Key findings of Global Peace Index 2023:

• Over the last 15 years the world has become less peaceful, with the average country score deteriorating by 5 per cent. 

• Of the 163 countries in the GPI, 95 recorded deteriorations, while 66 recorded improvements and two recorded no change in score.

• Europe is the most peaceful region in the world and is home to seven of the ten most peaceful countries.

• The Middle East and North Africa (MENA) region remained the world’s least peaceful region. It is home to four of the ten least peaceful countries.

• The largest improvements occurred in MENA and North America. North America’s improvement was driven by improvements in Canada.

• The average level of global peacefulness deteriorated by 0.42 per cent. This is the thirteenth deterioration in peacefulness in the last 15 years, with 84 countries improving and 79 deteriorating in peacefulness in 2022.

• The war in Ukraine had a significant impact on global peacefulness, with Ukraine and Russia having the largest and fifth largest deteriorations in peacefulness respectively. Haiti, Mali, and Israel were the other countries with the largest deteriorations.

• The largest regional deterioration occurred in the Russia and Eurasia region. Although this was primarily driven by a deterioration in peacefulness in Ukraine and Russia, many other countries in the region also experienced significant falls in peacefulness. 

• The Ukraine war has seen the total number of Ukrainians who were either refugees or internally displaced jump from 1.7 per cent before the conflict, to over 30 per cent and is likely to continue increasing. Recent data has found that up to 65 per cent of men in Ukraine aged 20 to 24 years have fled the country or died in the conflict.

• Several conflicts, other than the war in Ukraine, have also been devastating. 2022 was the deadliest year for armed conflict since the 1994 Rwandan genocide, the deadliest year in the history of the GPI. This was driven by more than 100,000 deaths in the war in Tigray in northern Ethiopia. The battles between the Ethiopian Defence Force, ally Eritrea and rebel group TPLF is the single deadliest event since 1994.

• Among countries, the largest improvement in peacefulness occurred in Libya for the second successive year, followed by Burundi, Oman, Ivory Coast (Côte d’Ivoire), and Afghanistan.

• Both violence and peacefulness can be contagious. Actions in one region or country can spill over into bordering regions and countries, leading to virtuous or vicious cycles where peace and conflict move in tandem. 

• Eastern Europe is an example of where changes in one country have led to large decreases in peacefulness in neighbouring countries. Russia’s annexation of Crimea in 2014 led to a surge in militarisation in Ukraine, Belarus, Lithuania, Latvia, and Estonia, with military expenditure and neighbouring countries’ relations deteriorating in all these countries.

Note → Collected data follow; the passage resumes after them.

// Top_FFT
module Top_FFT #(
    parameter   INTEGER_SIZE = 4,
                FRACT_SIZE = 14,
                NFFT = 64
) (
    input       wire                                             clk, rst,
    input       wire                                             start_FFT,
    input       wire    signed  [INTEGER_SIZE+FRACT_SIZE-1:0]    serial_in_r, serial_in_i,
    output      wire    signed  [INTEGER_SIZE+FRACT_SIZE-1:0]    serial_out_r, serial_out_i,
    output      wire                                             end_FFT, data_valid_FFT
);
For scale: about 18000 cells after synthesis, roughly 3400 flip-flops, roughly 0.21 sq mm of cells after synthesis.
make LEC_CHECK=0 ABC_AREA=0 CAP_MARGIN=20 CELL_PAD_IN_SITES_DETAIL_PLACEMENT=1 CELL_PAD_IN_SITES_GLOBAL_PLACEMENT=2 CORE_MARGIN=6 CORE_UTILIZATION=40 GPL_ROUTABILITY_DRIVEN=0 SLEW_MARGIN=20 TNS_END_PERCENT=15 finish   # period 12.0 ns
run.sh (not shown) runs the stock make flow with config.mk's settings and CLKGATE_MAP_FILE=.
==> next run, changes <==
- GPL_ROUTABILITY_DRIVEN: 0 -> 1
- MAX_ROUTING_LAYER: not set -> met4
- MIN_ROUTING_LAYER: not set -> met1
- PLACE_DENSITY_LB_ADDON: not set -> 0.01
- SLEW_MARGIN: 20 -> 35
After rerunning: The new run passed the timing, DRC and antenna checks. Via count is about the same. Global-route usage climbs by 0.33 points. Sequential share of layout area hardly moves. Worst setup slack is better by 0.38 ns. Combinational power is higher by about 2%. Power is lower by about 0.32%.
==> next run, changes <==
- ABC_AREA: 0 -> not set
- CELL_PAD_IN_SITES_DETAIL_PLACEMENT: 1 -> not set
- CELL_PAD_IN_SITES_GLOBAL_PLACEMENT: 2 -> not set
- CORE_MARGIN: 6 -> 2
- GPL_ROUTABILITY_DRIVEN: 1 -> not set
- MAX_ROUTING_LAYER: met4 -> not set
- MIN_ROUTING_LAYER: met1 -> not set
- PLACE_DENSITY: not set -> 0.6
- PLACE_DENSITY_LB_ADDON: 0.01 -> not set
- SETUP_SLACK_MARGIN: not set -> 0.53
- SLEW_MARGIN: 35 -> 20
- TNS_END_PERCENT: 15 -> not set
- clock period: 12.0 -> 10.7 ns (I/O delays scaled with it)
Effect:
- global-route usage decreases by 2.9 points
- maximum frequency increases by 7.4%
- register-to-register slack is worse by 0.59 ns
- clock-buffer cell count decreases by 48
- worst setup slack is worse by 0.59 ns
==> next run, changes <==
- CORE_UTILIZATION: 40 -> 15
- SETUP_SLACK_MARGIN: 0.53 -> not set
What happened:
- The changed run produced a clean layout
- utilization is lower by 27 points
- critical path depth is lower by 1
- total power is lower by 6.1%
- via count is lower by about 1.2%
- die area is higher to 2.7 times its value
- wire length is lower by 4.6%

* * *

Starting RTL as in the previous note.
Settings: LEC_CHECK=0, CAP_MARGIN=20, CELL_PAD_IN_SITES_DETAIL_PLACEMENT=1, CELL_PAD_IN_SITES_GLOBAL_PLACEMENT=1, CORE_MARGIN=2, CORE_UTILIZATION=44, CTS_CLUSTER_SIZE=96, GPL_TIMING_DRIVEN=1, HOLD_SLACK_MARGIN=0.22, PLACE_DENSITY_LB_ADDON=0.17, SLEW_MARGIN=40; clock period 18.0 ns.
Rerun with:
CELL_PAD_IN_SITES_DETAIL_PLACEMENT = default   (was 1)
CELL_PAD_IN_SITES_GLOBAL_PLACEMENT = default   (was 1)
CORE_UTILIZATION = 72   (was 44)
CTS_CLUSTER_SIZE = default   (was 96)
GPL_TIMING_DRIVEN = default   (was 1)
HOLD_SLACK_MARGIN = default   (was 0.22)
PLACE_DENSITY = 0.4   (was default)
PLACE_DENSITY_LB_ADDON = default   (was 0.17)
SLEW_MARGIN = 20   (was 40)
clock period = 6.18 ns   (was 18.0 ns; I/O delays follow)
This time the run did not get past 5_1_grt.
Area after synthesis does not change.
Die area falls by about 40%.
Synthesized cell count does not change.
Rerun with:
CORE_UTILIZATION = 28   (was 72)
PLACE_DENSITY = 0.6   (was 0.4)
clock period = 19.1 ns   (was 6.18 ns; I/O delays follow)
The new run finished clean.
Synthesized area is unchanged.
Die area increases to 2.6 times its value.
Synthesized cell count is unchanged.
Rerun with:
CORE_UTILIZATION = 40   (was 28)
clock period = 13.3 ns   (was 19.1 ns; I/O delays follow)
Effect:
- The new run passed the timing, DRC and antenna checks
- non-clock buffer count grows by 4
- fmax shrinks by about 3.4%
- worst setup slack is worse by 6200 ps
- sequential share of layout area grows by 0.48 points
- clock-buffer cell count grows by 46
- wire length grows by 0.60%
- cell area shrinks by about 1.3%
- register-to-register slack is worse by 6200 ps
- global-route usage grows by 5.5 points
Rerun with:
CORE_UTILIZATION = 71   (was 40)
CTS_CLUSTER_SIZE = 32   (was default)
clock period = 6.52 ns   (was 13.3 ns; I/O delays follow)
=>
- The changed run did not get past 3_5_place_dp with DPL-0033
- die size came out lower by 43%
- synthesized cell count is unchanged
- synthesized area does not change

* * *

Setup of nickel:
Top_FFT again, from the RTL that the note above started with.
Design Top_FFT, start of the top module:
module Top_FFT #(
    parameter   INTEGER_SIZE = 4,
                FRACT_SIZE = 14,
                NFFT = 64
) (
    input       wire                                             clk, rst,
    input       wire                                             start_FFT,
    input       wire    signed  [INTEGER_SIZE+FRACT_SIZE-1:0]    serial_in_r, serial_in_i,
    output      wire    signed  [INTEGER_SIZE+FRACT_SIZE-1:0]    serial_out_r, serial_out_i,
    output      wire                                             end_FFT, data_valid_FFT
);
localparam DATA_WIDTH = INTEGER_SIZE+FRACT_SIZE ;
wire    [$clog2(NFFT)-1:0]        start_stages;
wire    [DATA_WIDTH-1:0]        stage2_in_r, stage2_in_i;
wire    [DATA_WIDTH-1:0]        stage3_in_r, stage3_in_i;
wire    [DATA_WIDTH-1:0]        stage4_in_r, stage4_in_i;
wire    [DATA_WIDTH-1:0]        stage5_in_r, stage5_in_i;
wire    [DATA_WIDTH-1:0]        stage6_in_r, stage6_in_i;
wire    [DATA_WIDTH-1:0]        stage7_in_r, stage7_in_i;
FFT_1st_stage #(.INTEGER_SIZE(INTEGER_SIZE), .FRACT_SIZE(FRACT_SIZE), .STAGE_NO(1), .NFFT(NFFT)) ST1 (
    .clk(clk),
    .rst(rst),
    .start_conv(start_stages[0]),
    .serial_in_r(serial_in_r),
    .serial_in_i(serial_in_i),
    .serial_out_r(stage2_in_r),
    .serial_out_i(stage2_in_i)
);
FFT_2nd_stage #(.INTEGER_SIZE(INTEGER_SIZE), .FRACT_SIZE(FRACT_SIZE), .STAGE_NO(2), .NFFT(NFFT)) ST2 (
    .clk(clk),
    .rst(rst),
    .start_conv(start_stages[1]),
    .serial_in_r(stage2_in_r),
    .serial_in_i(stage2_in_i),
    .serial_out_r(stage3_in_r),
    .serial_out_i(stage3_in_i)
);
FFT_3rd_stage #(.INTEGER_SIZE(INTEGER_SIZE), .FRACT_SIZE(FRACT_SIZE), .STAGE_NO(3), .NFFT(NFFT)) ST3 (
    .clk(clk),
    .rst(rst),
    .start_conv(start_stages[2]),
    .serial_in_r(stage3_in_r),
    .serial_in_i(stage3_in_i),
    .serial_out_r(stage4_in_r),
    .serial_out_i(stage4_in_i)
);
  ...
clock: 12.7 ns
lec_check: 0
cap_margin: 35
cell_pad_in_sites_detail_placement: 1
cell_pad_in_sites_global_placement: 0
core_margin: 2
core_utilization: 61
gpl_routability_driven: 0
max_routing_layer: met5
min_routing_layer: met1
setup_slack_margin: 1.5
slew_margin: 5
> inputs changed (nickel -> cedar)
Settings: PLACE_DENSITY: unset -> 0.6; SETUP_SLACK_MARGIN: 1.5 -> unset; CAP_MARGIN: 35 -> 20; SLEW_MARGIN: 5 -> 20; CELL_PAD_IN_SITES_DETAIL_PLACEMENT: 1 -> unset; CORE_UTILIZATION: 61 -> 40; MAX_ROUTING_LAYER: met5 -> unset; GPL_ROUTABILITY_DRIVEN: 0 -> unset; CELL_PAD_IN_SITES_GLOBAL_PLACEMENT: 0 -> unset; MIN_ROUTING_LAYER: met1 -> unset; the clock period (ns, I/O delays scaled along): 12.7 -> 10.7.
### Flow results
Of nickel and cedar, the higher number of antenna violations at the first check in global routing belongs to nickel.
Sort nickel and cedar by met3 routed wirelength, ascending, and cedar comes first.
Compared to nickel, cedar reaches a higher achievable clock.
ST3.MUL1.D2.out_data[30] as the end point of the critical path was reported by nickel, and ST3.MUL1.D1.out_data[31] by cedar.
Taking nickel as the reference, in cedar final instance area +1.3%; via count went down 12700; area of the placeable core rose by about 50%; worst setup slack lower.
Delta (cedar minus nickel): utilization went down, total power has increased.
Power and IR drop assume default switching activity.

• Coastal West Africa is an example of a virtuous cycle of peacefulness, where countries improved their GPI scores over the past 15 years, despite widespread violence in the neighbouring Sahel region, and a strong history of violent conflict. Other than Guinea, every single coastal West African country recorded an improvement in peacefulness from 2008 to 2023. 

• Improvements in governance and political stability, as well as increased resources for policing and security services have played a key role in the increase in peacefulness.

• The economic impact of violence on the global economy in 2022 was $17.5 trillion in purchasing power parity (PPP) terms. This figure is equivalent to 12.9 per cent of the world’s GDP or $2,200 per person, increasing by 6.6 per cent from the previous year.

• The need for a systemic response to building peace is urgent. Conflict is intensifying in several regions, with conflict-related deaths rising rapidly. 

• The gap between the most and least peaceful countries continues to grow, and although many measures of militarisation have improved over the past fifteen years, the proliferation of cheaper advanced military technologies, increasing geopolitical competition, and an underlying current of political instability in many countries means that a continuing deterioration of global peacefulness seems likely.